<file path="config.mk">
export PLATFORM = sky130hd
export DESIGN_NAME = bsc_core
export DESIGN_NICKNAME = d
export VERILOG_FILES = /design/src/design/bsc_pkg.sv /design/src/design/bsc_core.sv
export VERILOG_INCLUDE_DIRS = /design/src /design/src/design
export SDC_FILE = /design/constraint.sdc
export NUM_CORES = 1
export LEC_CHECK = 0
export ABC_AREA = 1
export BUFFER_PORTS_ARGS = -buffer_cell sky130_fd_sc_hd__buf_2
export CAP_MARGIN = 20
export CORE_MARGIN = 4
export CORE_UTILIZATION = 53
export CTS_CLUSTER_DIAMETER = 80
export DETAILED_ROUTE_END_ITERATION = 16
export PLACE_DENSITY = 0.82
export SKIP_LAST_GASP = 1
export SLEW_MARGIN = 20
export SYNTH_ARGS = -nofsm -noshare
export SYNTH_HDL_FRONTEND = slang
export SYNTH_SLANG_ARGS = --single-unit
</file>
<file path="constraint.sdc">
create_clock -name ref_clk_i -period 3.1 [get_ports ref_clk_i]
set_clock_uncertainty 0.05 [all_clocks]
set_input_delay 0.62 -clock ref_clk_i [delete_from_list [all_inputs] [get_ports ref_clk_i]]
set_output_delay 0.62 -clock ref_clk_i [all_outputs]
set_load 0.01 [all_outputs]
</file>
<file path="src/design/bsc_params.svh">
`ifndef BSC_PARAMS_SVH
`define BSC_PARAMS_SVH
`define BSC_SR_SYSTEM_MODE_FLAG      15
`define BSC_SR_MASK_HI   14
`define BSC_SR_MASK_LO   12
`define BSC_SR_WIDE      11
`define BSC_SR_BANK_HI   10
`define BSC_SR_BANK_LO   8
`define BSC_SR_S         7
`define BSC_SR_Z         6
`define BSC_SR_H         4
`define BSC_SR_V         2
`define BSC_SR_N         1
`define BSC_SR_C         0
`define BSC_SR_RSVD_MASK 16'hFFD7
`define BSC_SR_RESET     16'hF000
`define BSC_MASK_ALL     3'h7
`define BSC_MASK_DEF     3'h0
`define BSC_TRAP_DEF     3'h7
`define BSC_TRAP_BASE    32'h0000_8000
`define BSC_TRAP_STEP    4
`define BSC_STAT_BYTES   32'h0000_0002
`define BSC_FRAME_MIN    32'h0000_0004
`define BSC_FRAME_MAX    32'h0000_0006
`define BSC_LATE_SLOTS   2'h1
`endif

</file>
<file path="src/design/bsc_pkg.sv">
package bsc_pkg;
    typedef enum logic [4:0] {
        BSC_IDLE  = 5'h00,
        BSC_ZCF   = 5'h01,
        BSC_TEST  = 5'h02,
        BSC_CLR   = 5'h03,
        BSC_SET   = 5'h04,
        BSC_INV   = 5'h05,
        BSC_TEST_AND_SET_OP  = 5'h06,
        BSC_SRCHB = 5'h07,
        BSC_SRCHF = 5'h08,
        BSC_NORM  = 5'h09,
        BSC_WIDE  = 5'h0A,
        BSC_EI    = 5'h0B,
        BSC_DI    = 5'h0C,
        BSC_PUSH  = 5'h0D,
        BSC_POP   = 5'h0E,
        BSC_TRAP  = 5'h0F,
        BSC_EXTI  = 5'h10
    } bsc_op_type;

    typedef struct packed {
        bsc_op_type  op;
        logic        mem_form;
        logic        has_imm;
        logic [3:0]  bit_num;
        logic [2:0]  imm3;
        logic [15:0] operand;
        logic [31:0] next_pc;
        logic [15:0] pop_word;
    } bsc_req_type;

    typedef struct packed {
        logic        done;
        logic        wr_en;
        logic [15:0] wr_data;
        logic        a_wr;
        logic [7:0]  a_data;
        logic        mem_wr;
        logic [31:0] mem_addr;
        logic [15:0] mem_data;
        logic        mem_wr2;
        logic [31:0] mem_addr2;
        logic [31:0] mem_data2;
        logic        jump;
        logic [31:0] jump_pc;
        logic        priv_fault;
    } bsc_rsp_type;

    typedef enum logic [1:0] {
        BSC_TRAP_SW   = 2'b00,
        BSC_TRAP_PRIV = 2'b01,
        BSC_TRAP_ILL  = 2'b10,
        BSC_TRAP_HW   = 2'b11
    } bsc_trap_type;
endpackage

</file>
<file path="src/design/bsc_core.sv">
`include "bsc_params.svh"

module bsc_core
    import bsc_pkg::*;
(
    // Clock and reset
    input  wire logic        ref_clk_i,
    input  wire logic        rst_i,
    // Instruction request
    input  wire logic        req_valid_i,
    input  wire bsc_req_type req_i,
    input  wire bsc_trap_type trap_kind_i,
    input  wire logic [31:0] stack_ptr_i,
    // Results
    output bsc_rsp_type      rsp_o,
    output logic [31:0]      stack_ptr_o,
    output logic [15:0]      status_o,
    output logic             fetch_system_mode_flag_o
);
    logic [15:0] sr;
    logic [15:0] next_sr;
    logic [31:0] sp;
    logic [31:0] next_sp;
    logic        fetch_system_mode_flag;
    logic        next_fetch_system_mode_flag;
    bsc_rsp_type rsp;
    bsc_rsp_type next_rsp;

    logic [15:0] bitmask;
    logic        sel_bit;
    logic [3:0]  hi_pos;
    logic [3:0]  lo_pos;
    logic        src_zero;
    logic        privileged;
    logic        wide;
    logic [2:0]  bank_in;

    assign wide = sr[`BSC_SR_WIDE];
    // Memory form numbers bits of a byte only
    assign bitmask = req_i.mem_form ? (16'h0001 << req_i.bit_num[2:0])
                                    : (16'h0001 << req_i.bit_num);
    assign sel_bit = |(req_i.operand & bitmask);
    assign src_zero = (req_i.operand == 16'h0000);

    // Priority scans; one generate-free loop each way keeps them short
    always_comb begin
        hi_pos = 4'h0;
        lo_pos = 4'h0;
        for (int i = 0; i < 16; i++) begin
            if (req_i.operand[i]) begin
                hi_pos = 4'(i);
            end
        end
        for (int i = 15; i >= 0; i--) begin
            if (req_i.operand[i]) begin
                lo_pos = 4'(i);
            end
        end
    end

    always_comb begin
        unique case (req_i.op)
            BSC_NORM, BSC_WIDE, BSC_EI, BSC_DI, BSC_PUSH, BSC_POP:
                privileged = 1'b1;
            default:
                privileged = 1'b0;
        endcase
    end

    // Bank pointer of a restored word obeys the width flag it carries
    assign bank_in = {req_i.pop_word[`BSC_SR_BANK_HI] & ~req_i.pop_word[`BSC_SR_WIDE],
                      req_i.pop_word[`BSC_SR_BANK_HI-1:`BSC_SR_BANK_LO]};

    always_comb begin
        next_sr = sr;
        next_sp = sp;
        next_fetch_system_mode_flag = sr[`BSC_SR_SYSTEM_MODE_FLAG];
        next_rsp = '0;
        if (req_valid_i) begin
            next_sp = stack_ptr_i;
            next_rsp.done = 1'b1;
            if (privileged && !sr[`BSC_SR_SYSTEM_MODE_FLAG]) begin
                // Fault replaces the instruction; trap entry follows as BSC_EXTI
                next_rsp.priv_fault = 1'b1;
            end else begin
                unique case (req_i.op)
                    BSC_IDLE: begin
                        next_sr = sr;
                    end
                    BSC_ZCF: begin
                        next_sr[`BSC_SR_C] = ~sr[`BSC_SR_Z];
                        next_sr[`BSC_SR_N] = 1'b0;
                    end
                    BSC_TEST: begin
                        next_sr[`BSC_SR_Z] = ~sel_bit;
                        next_sr[`BSC_SR_H] = 1'b1;
                        next_sr[`BSC_SR_N] = 1'b0;
                    end
                    BSC_CLR: begin
                        next_rsp.wr_en = 1'b1;
                        next_rsp.wr_data = req_i.operand & ~bitmask;
                    end
                    BSC_SET: begin
                        next_rsp.wr_en = 1'b1;
                        next_rsp.wr_data = req_i.operand | bitmask;
                    end
                    BSC_INV: begin
                        next_rsp.wr_en = 1'b1;
                        next_rsp.wr_data = req_i.operand ^ bitmask;
                    end
                    BSC_TEST_AND_SET_OP: begin
                        next_sr[`BSC_SR_Z] = ~sel_bit;
                        next_sr[`BSC_SR_H] = 1'b1;
                        next_sr[`BSC_SR_N] = 1'b0;
                        next_rsp.wr_en = 1'b1;
                        next_rsp.wr_data = req_i.operand | bitmask;
                    end
                    BSC_SRCHB, BSC_SRCHF: begin
                        next_sr[`BSC_SR_V] = src_zero;
                        next_rsp.a_wr = ~src_zero;
                        next_rsp.a_data = {4'h0,
                            (req_i.op == BSC_SRCHB) ? hi_pos : lo_pos};
                    end
                    BSC_NORM: begin
                        next_sr[`BSC_SR_SYSTEM_MODE_FLAG] = 1'b0;
                    end
                    BSC_WIDE: begin
                        next_sr[`BSC_SR_WIDE] = 1'b1;
                        next_sr[`BSC_SR_BANK_HI] = 1'b0;
                    end
                    BSC_EI: begin
                        next_sr[`BSC_SR_MASK_HI:`BSC_SR_MASK_LO] =
                            req_i.has_imm ? req_i.imm3 : `BSC_MASK_DEF;
                    end
                    BSC_DI: begin
                        next_sr[`BSC_SR_MASK_HI:`BSC_SR_MASK_LO] = `BSC_MASK_ALL;
                    end
                    BSC_PUSH: begin
                        next_sp = stack_ptr_i - `BSC_STAT_BYTES;
                        next_rsp.mem_wr = 1'b1;
                        next_rsp.mem_addr = stack_ptr_i - `BSC_STAT_BYTES;
                        next_rsp.mem_data = sr & `BSC_SR_RSVD_MASK;
                    end
                    BSC_POP: begin
                        // Only path that can clear the width flag
                        next_sr = req_i.pop_word & `BSC_SR_RSVD_MASK;
                        next_sr[`BSC_SR_BANK_HI:`BSC_SR_BANK_LO] = bank_in;
                        next_sp = stack_ptr_i + `BSC_STAT_BYTES;
                        // Next fetch still uses the old area
                        next_fetch_system_mode_flag = sr[`BSC_SR_SYSTEM_MODE_FLAG];
                    end
                    BSC_TRAP, BSC_EXTI: begin
                        next_sr[`BSC_SR_SYSTEM_MODE_FLAG] = 1'b1;
                        next_sp = stack_ptr_i - (wide ? `BSC_FRAME_MAX
                                                       : `BSC_FRAME_MIN);
                        next_rsp.mem_wr = 1'b1;
                        next_rsp.mem_addr = next_sp;
                        next_rsp.mem_data = sr & `BSC_SR_RSVD_MASK;
                        next_rsp.mem_wr2 = 1'b1;
                        next_rsp.mem_addr2 = next_sp + `BSC_STAT_BYTES;
                        next_rsp.mem_data2 = wide ? req_i.next_pc
                                                  : {16'h0000, req_i.next_pc[15:0]};
                        next_rsp.jump = (req_i.op == BSC_TRAP);
                        next_rsp.jump_pc = `BSC_TRAP_BASE
                            + {25'h0000000, (req_i.has_imm ? req_i.imm3 : `BSC_TRAP_DEF),
                               4'h0};
                    end
                    default: begin
                        next_rsp.done = 1'b1;
                    end
                endcase
            end
        end else begin
            next_fetch_system_mode_flag = fetch_system_mode_flag ? sr[`BSC_SR_SYSTEM_MODE_FLAG] : sr[`BSC_SR_SYSTEM_MODE_FLAG];
        end
        next_sr[5] = 1'b0;
        next_sr[3] = 1'b0;
    end

    always_ff @(posedge ref_clk_i) begin
        if (rst_i) begin
            sr <= `BSC_SR_RESET;
            sp <= 32'h0000_0000;
            fetch_system_mode_flag <= 1'b1;
            rsp <= '0;
        end else begin
            sr <= next_sr;
            sp <= next_sp;
            fetch_system_mode_flag <= next_fetch_system_mode_flag;
            rsp <= next_rsp;
        end
    end

    assign rsp_o = rsp;
    assign stack_ptr_o = sp;
    assign status_o = sr;
    assign fetch_system_mode_flag_o = fetch_system_mode_flag;
endmodule

</file>
Word-level counts from Yosys, hierarchy flattened

Index checks and enable logic that the tools add are counted.

Flip-flop bits (word level): 224
Output and inout port bits: 224

$add $sub $neg: 5
Eq/ne operators: 16
Shifts and indexed selects: 2
Multiplexer cells: 53
Bitwise gates (word level): 15
Reductions and logical operators: 30

Operator list:

| kind                                                                  | number |
|---|---|
| 4-bit 2-to-1 mux                                                      | 27 |
| 98-bit 2-to-1 mux                                                     | 1 |
| 49-bit case mux with 2 select lines                                   | 1 |
| 32-bit case mux with 3 select lines                                   | 1 |
| 32-bit by 2-bit adder with 32-bit output (second input constant)      | 2 |
| 32-bit 2-to-1 mux                                                     | 2 |
| 17-bit case mux with 3 select lines                                   | 1 |
| 5-bit by 4-bit == test with 1-bit output (second input constant)      | 8 |
| 16-bit AND                                                            | 2 |
| 32-bit by 2-bit subtractor with 32-bit output (second input constant) | 1 |
| 32-bit by 3-bit subtractor with 32-bit output                         | 1 |
| 3-bit AND reduction                                                   | 8 |
| 5-bit by 3-bit == test with 1-bit output (second input constant)      | 4 |
| 16-bit by 7-bit adder with 17-bit output (first input constant)       | 1 |
| 16-bit logical NOT                                                    | 1 |
| 16-bit 2-to-1 mux                                                     | 1 |
| 16-bit inverter                                                       | 1 |
| 16-bit bitwise OR                                                     | 1 |
| 16-bit OR reduction                                                   | 1 |
| 1-bit by 3-bit << shifter with 16-bit output (first input constant)   | 1 |
| 1-bit by 4-bit << shifter with 16-bit output (first input constant)   | 1 |
| 16-bit XOR                                                            | 1 |
| 3-bit 2-to-1 mux                                                      | 4 |
| 5-bit by 2-bit == test with 1-bit output (second input constant)      | 2 |
| 20 further kinds                                                      | 47 |

Depth between registers and ports, before layout

Gate-level depths: netlist of run 1.

Word-level depth: 18
Mapped depth: 19
Depth with buffers taken out: 19

Worst setup path before layout of run 1

OpenSTA, ideal clock, no wires.

Path kind: input-to-reg
Start: input stack_ptr_i[1]
End: register rsp (netlist bit rsp_o[95])
Library setup time: 115 ps
Data arrival time: 2,487 ps
Required time: 2,935 ps
Setup slack: 448 ps
Cell stages on the path: 16
Buffers on the path: 0
Cells stage by stage: inv_1 -> ha_1 -> inv_1 -> ha_1 -> inv_2 -> nand2_8 -> nor2_8 -> nand2_2 -> xor2_1 -> nand2_1 -> nor2_1 -> nand3_4 -> nor2_2 -> nand3_1 -> nand2_1 -> nor2_1

Word-level cells in the longest chain between the ends: 2

RTL lines:

| what                                                      | RTL line        | source |
|---|---|---|
| start, declared                                           | bsc_core.sv:13  | `input wire logic [31:0] stack_ptr_i,` |
| 32-bit by 3-bit subtractor with 32-bit output             | bsc_core.sv:154 | `` next_sp = stack_ptr_i - (wide ? `BSC_FRAME_MAX `` |
| 32-bit by 2-bit adder with 32-bit output (no source line) | -               |  |
| end signal, assigned                                      | bsc_core.sv:190 | `rsp <= next_rsp;` |
| end, declared                                             | bsc_core.sv:26  | `bsc_rsp_type rsp;` |

No other way between the ends.
A chain may end at the register's enable or synchronous reset.

Final worst setup path of run 1

Start: register sr[11], in the netlist status_o[11]
End: register rsp (netlist bit rsp_o[92])

Word-level cells in the longest chain between the ends: 3

RTL lines:

| what                                                      | RTL line        | source |
|---|---|---|
| start, declared                                           | bsc_core.sv:20  | `logic [15:0] sr;` |
| start signal, assigned                                    | bsc_core.sv:182 | `` sr <= `BSC_SR_RESET; `` |
| start signal, assigned                                    | bsc_core.sv:187 | `sr <= next_sr;` |
| 2-bit 2-to-1 mux (no source line)                         | -               |  |
| 32-bit by 3-bit subtractor with 32-bit output             | bsc_core.sv:154 |  |
| 32-bit by 2-bit adder with 32-bit output (no source line) | -               |  |

No other way between the ends.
════════════════════
What the task requires:
Your answer should consist of each line of the data above in which the word "privileged" occurs.

Result:
    logic        privileged;
                privileged = 1'b1;
                privileged = 1'b0;
            if (privileged && !sr[`BSC_SR_SYSTEM_MODE_FLAG]) begin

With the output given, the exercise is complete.